[src/verilog/bgc_top.sv]
// Bridge gate control: registers, driver control, event filtering and interrupt lines.
`timescale 1ns/1ps
`default_nettype none

module bgc_top (
   // Clock and reset.
   input  wire logic                         clk_i,
   input  wire logic                         rst_n_i,
   input  wire logic                         filter_blank_clock_i,
   // Register port.
   input  wire logic [bgc_pkg::BGC_AW-1:0]   reg_addr_i,
   input  wire logic [31:0]                  reg_wdata_i,
   input  wire logic                         reg_wr_i,
   input  wire logic                         reg_rd_i,
   output logic      [31:0]                  reg_rdata_o,
   // PWM inputs.
   input  wire logic [2:0]                   pwm_group_a_i,
   input  wire logic [2:0]                   pwm_group_b_i,
   input  wire logic [5:0]                   pwm_group_c_i,
   // System and safety inputs.
   input  wire logic                         shutdown_request_i,
   input  wire logic                         safe_enable_i,
   input  wire logic                         safe_shutdown_i,
   input  wire logic                         safe_off_fast_discharge_i,
   input  wire logic                         stop_request_i,
   input  wire logic                         sleep_request_i,
   input  wire logic                         fail_safe_i,
   // Converter monitoring flags.
   input  wire logic                         pump_out_low_flag_i,
   input  wire logic                         pump_out_high_flag_i,
   input  wire logic                         supply_low_flag_i,
   input  wire logic                         supply_high_flag_i,
   input  wire logic                         supply_pump_stage_flag_i,
   input  wire logic                         pump_overtemp_flag_i,
   // Protection detector inputs.
   input  wire logic                         overcurrent_det_i,
   input  wire logic                         ds_monitor_det_i,
   input  wire logic                         seq_issue_det_i,
   input  wire logic                         cross_cond_det_i,
   input  wire logic                         active_driver_det_i,
   // Gate driver controls.
   output logic      [bgc_pkg::BGC_NDRV-1:0] gate_charge_o,
   output logic      [bgc_pkg::BGC_NDRV-1:0] gate_current_en_o,
   output logic      [bgc_pkg::BGC_NDRV-1:0] gate_pulldown_o,
   output logic                              fast_discharge_o,
   output logic                              current_sense_amp_en_o,
   output logic                              current_sense_comp_en_o,
   // Events and requests.
   output logic      [bgc_pkg::BGC_NEVT-1:0] event_pulse_o,
   output logic                              supply_overvolt_wake_o,
   output logic                              active_driver_irq_o,
   output logic                              failure_irq_o
);
   import bgc_pkg::*;

   // ****************************************************************
   // Input synchronisers
   // ****************************************************************
   localparam int unsigned SYNC_W = 31;

   logic [SYNC_W-1:0] async_in;
   logic [SYNC_W-1:0] meta_q;
   logic [SYNC_W-1:0] sync_q;
   logic              fclk_prev_q;

   assign async_in = {pwm_group_a_i, pwm_group_b_i, pwm_group_c_i,
                      shutdown_request_i, safe_enable_i, safe_shutdown_i,
                      safe_off_fast_discharge_i, stop_request_i, sleep_request_i,
                      fail_safe_i, pump_out_low_flag_i, pump_out_high_flag_i,
                      supply_low_flag_i, supply_high_flag_i, supply_pump_stage_flag_i,
                      pump_overtemp_flag_i, filter_blank_clock_i, overcurrent_det_i,
                      ds_monitor_det_i, seq_issue_det_i, cross_cond_det_i,
                      active_driver_det_i};

   always_ff @(posedge clk_i) begin
      if (!rst_n_i) begin
         meta_q      <= '0;
         sync_q      <= '0;
         fclk_prev_q <= 1'b0;
      end else begin
         meta_q      <= async_in;
         sync_q      <= meta_q;
         fclk_prev_q <= sync_q[5];
      end
   end

   logic [2:0] pwm_a_s;
   logic [2:0] pwm_b_s;
   logic [5:0] pwm_c_s;
   logic       sd_s;
   logic       safe_en_s;
   logic       safe_sd_s;
   logic       fast_dis_s;
   logic       stop_s;
   logic       sleep_s;
   logic       fail_s;
   logic       stage_s;
   logic       fclk_tick;
   logic [9:0] evt_raw;

   assign pwm_a_s    = sync_q[30:28];
   assign pwm_b_s    = sync_q[27:25];
   assign pwm_c_s    = sync_q[24:19];
   assign sd_s       = sync_q[18];
   assign safe_en_s  = sync_q[17];
   assign safe_sd_s  = sync_q[16];
   assign fast_dis_s = sync_q[15];
   assign stop_s     = sync_q[14];
   assign sleep_s    = sync_q[13];
   assign fail_s     = sync_q[12];
   assign stage_s    = sync_q[7];
   assign fclk_tick  = sync_q[5] & ~fclk_prev_q;
   // Event sources in event-number order.
   assign evt_raw = {sync_q[10], sync_q[9], sync_q[6], sync_q[8], sync_q[11],
                     sync_q[0], sync_q[1], sync_q[2], sync_q[3], sync_q[4]};

   // ****************************************************************
   // Configuration registers
   // ****************************************************************
   logic       pwr_down;
   logic       cfg_clear;
   logic       wr_en;
   logic       wr_ctrl;
   logic       wr_map;
   logic [2:0] enable_q;
   logic [2:0] hb_en_q;
   logic [5:0] on_q;
   logic [5:0] pwm_q;
   logic [2:0] sel_q [BGC_NDRV];
   logic [9:0] ien_q;

   assign pwr_down  = stop_s | sleep_s;
   assign cfg_clear = !rst_n_i || pwr_down;
   assign wr_en     = reg_wr_i && !pwr_down;
   assign wr_ctrl   = wr_en && (reg_addr_i == BGC_OFS_CTRL);
   assign wr_map    = wr_en && (reg_addr_i == BGC_OFS_MAP) && (pwm_q == 6'h00);

   always_ff @(posedge clk_i) begin
      if (cfg_clear) begin
         enable_q <= BGC_ENABLE_RST;
         ien_q    <= BGC_IEN_RST;
      end else if (wr_en && reg_addr_i == BGC_OFS_ENABLE) begin
         enable_q <= reg_wdata_i[2:0];
      end else if (wr_en && reg_addr_i == BGC_OFS_IEN) begin
         ien_q    <= reg_wdata_i[9:0];
      end
   end

   always_ff @(posedge clk_i) begin
      if (cfg_clear) begin
         hb_en_q <= BGC_CTRL_RST[BGC_HB_EN_POS +: 3];
         on_q    <= '0;
         pwm_q   <= '0;
      end else if (wr_ctrl) begin
         hb_en_q <= reg_wdata_i[BGC_HB_EN_POS +: 3];
         on_q    <= {reg_wdata_i[BGC_LS_ON_POS +: 3], reg_wdata_i[BGC_HS_ON_POS +: 3]};
         pwm_q   <= {reg_wdata_i[BGC_LS_PWM_POS +: 3], reg_wdata_i[BGC_HS_PWM_POS +: 3]};
      end
   end

   // ****************************************************************
   // Driver mode
   // ****************************************************************
   bgc_mode_t mode_q;
   bgc_mode_t mode_d;

   always_comb begin
      if (pwr_down) begin
         mode_d = BGC_MODE_PWRDOWN;
      end else if (fail_s) begin
         mode_d = BGC_MODE_FAILSAFE;
      end else if (enable_q[BGC_EN_DRV_POS] && !sd_s && !safe_sd_s) begin
         mode_d = BGC_MODE_ACTIVE;
      end else begin
         mode_d = BGC_MODE_OFF;
      end
   end

   always_ff @(posedge clk_i) begin
      if (!rst_n_i) begin
         mode_q <= BGC_MODE_OFF;
      end else begin
         mode_q <= mode_d;
      end
   end

   logic drive_ok;
   logic pulldown_all;

   always_comb begin
      unique case (mode_q)
         BGC_MODE_OFF: begin
            drive_ok     = 1'b0;
            pulldown_all = 1'b1;
         end
         BGC_MODE_ACTIVE: begin
            drive_ok     = 1'b1;
            pulldown_all = 1'b0;
         end
         BGC_MODE_FAILSAFE: begin
            drive_ok     = 1'b0;
            pulldown_all = 1'b1;
         end
         BGC_MODE_PWRDOWN: begin
            drive_ok     = 1'b0;
            pulldown_all = 1'b1;
         end
      endcase
   end

   // ****************************************************************
   // Per-driver control and source selection
   // ****************************************************************
   logic [5:0] charge_d;
   logic [5:0] cur_en_d;
   logic [2:0] hb_ok;

   assign hb_ok = hb_en_q & {3{drive_ok && safe_en_s}};

   for (genvar k = 0; k < BGC_NDRV; k++) begin : g_drv
      localparam int unsigned HB = k % BGC_NHB;
      logic       src_sig;
      logic       pwm_eff;

      always_ff @(posedge clk_i) begin
         if (cfg_clear) begin
            sel_q[k] <= BGC_MAP_RST[k*BGC_MAP_STRIDE +: 3];
         end else if (wr_map) begin
            sel_q[k] <= reg_wdata_i[k*BGC_MAP_STRIDE +: 3];
         end
      end

      always_comb begin
         if (sel_q[k] == BGC_SEL_OFF) begin
            src_sig = 1'b0;
         end else if (sel_q[k][1:0] == BGC_SEL_C) begin
            src_sig = pwm_c_s[k];
         end else if (sel_q[k][2]) begin
            src_sig = pwm_b_s[sel_q[k][1:0]];
         end else begin
            src_sig = pwm_a_s[sel_q[k][1:0]];
         end
      end

      assign pwm_eff     = pwm_q[k] && !on_q[HB] && !on_q[HB+BGC_NHB];
      assign charge_d[k] = hb_ok[HB] && (on_q[k] || (pwm_eff && src_sig));
      assign cur_en_d[k] = hb_ok[HB];
   end

   always_ff @(posedge clk_i) begin
      if (!rst_n_i) begin
         gate_charge_o           <= '0;
         gate_current_en_o       <= '0;
         gate_pulldown_o         <= '1;
         fast_discharge_o        <= 1'b0;
         current_sense_amp_en_o  <= 1'b0;
         current_sense_comp_en_o <= 1'b0;
      end else begin
         gate_charge_o           <= charge_d;
         gate_current_en_o       <= cur_en_d;
         gate_pulldown_o         <= ~cur_en_d | {BGC_NDRV{pulldown_all}};
         fast_discharge_o        <= fast_dis_s && (safe_sd_s || !safe_en_s);
         current_sense_amp_en_o  <= enable_q[BGC_EN_CSA_POS] && !pwr_down;
         current_sense_comp_en_o <= enable_q[BGC_EN_CSC_POS] && !pwr_down;
      end
   end

   // ****************************************************************
   // Event filtering and status
   // ****************************************************************
   logic [9:0] evt_qual;
   logic [9:0] evt_prev_q;
   logic [9:0] evt_set;
   logic [9:0] stat_q;

   for (genvar e = 0; e < BGC_NEVT; e++) begin : g_evt
      logic [1:0] cnt_q;

      always_ff @(posedge clk_i) begin
         if (!rst_n_i || !evt_raw[e]) begin
            cnt_q <= '0;
         end else if (fclk_tick && cnt_q != BGC_FILT_TICKS) begin
            cnt_q <= cnt_q + 2'h1;
         end
      end

      assign evt_qual[e] = (cnt_q == BGC_FILT_TICKS);
   end

   assign evt_set = evt_qual & ~evt_prev_q;

   always_ff @(posedge clk_i) begin
      if (!rst_n_i) begin
         evt_prev_q    <= '0;
         event_pulse_o <= '0;
      end else begin
         evt_prev_q    <= evt_qual;
         event_pulse_o <= evt_set;
      end
   end

   always_ff @(posedge clk_i) begin
      if (cfg_clear) begin
         stat_q <= '0;
      end else if (wr_en && reg_addr_i == BGC_OFS_STAT) begin
         stat_q <= (stat_q & ~reg_wdata_i[9:0]) | evt_set;
      end else begin
         stat_q <= stat_q | evt_set;
      end
   end

   always_ff @(posedge clk_i) begin
      if (!rst_n_i) begin
         active_driver_irq_o    <= 1'b0;
         failure_irq_o          <= 1'b0;
         supply_overvolt_wake_o <= 1'b0;
      end else begin
         active_driver_irq_o    <= |(stat_q & ien_q & BGC_ACT_MASK);
         failure_irq_o          <= |(stat_q & ien_q & BGC_FAIL_MASK);
         supply_overvolt_wake_o <= evt_qual[BGC_EVT_SUPPLY_OV] && mode_q != BGC_MODE_ACTIVE;
      end
   end

   // ****************************************************************
   // Register read port
   // ****************************************************************
   logic [31:0] rd_d;
   logic [31:0] map_rd;

   always_comb begin
      map_rd = '0;
      for (int k = 0; k < BGC_NDRV; k++) begin
         map_rd[k*BGC_MAP_STRIDE +: 3] = sel_q[k];
      end
   end

   always_comb begin
      rd_d = '0;
      unique case (reg_addr_i)
         BGC_OFS_ENABLE: rd_d[2:0] = enable_q;
         BGC_OFS_CTRL: begin
            rd_d[BGC_HB_EN_POS +: 3]  = hb_en_q;
            rd_d[BGC_HS_ON_POS +: 3]  = on_q[2:0];
            rd_d[BGC_LS_ON_POS +: 3]  = on_q[5:3];
            rd_d[BGC_HS_PWM_POS +: 3] = pwm_q[2:0];
            rd_d[BGC_LS_PWM_POS +: 3] = pwm_q[5:3];
         end
         BGC_OFS_MAP:  rd_d = map_rd;
         BGC_OFS_STAT: rd_d[9:0] = stat_q;
         BGC_OFS_IEN:  rd_d[9:0] = ien_q;
         BGC_OFS_STATE: begin
            rd_d[BGC_ST_MODE_POS +: 2] = mode_q;
            rd_d[BGC_ST_SAFE_POS]      = safe_en_s;
            rd_d[BGC_ST_STG_POS]       = stage_s;
            rd_d[BGC_ST_GATE_POS +: 6] = gate_charge_o;
         end
         default: rd_d = '0;
      endcase
   end

   always_ff @(posedge clk_i) begin
      if (!rst_n_i) begin
         reg_rdata_o <= '0;
      end else if (reg_rd_i) begin
         reg_rdata_o <= rd_d;
      end else begin
         reg_rdata_o <= '0;
      end
   end
endmodule

`default_nettype wire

=== Work task ===
In the listing above, find each line with the word "filtering" and copy it out.

=== The answer ===
// Bridge gate control: registers, driver control, event filtering and interrupt lines.
   // Event filtering and status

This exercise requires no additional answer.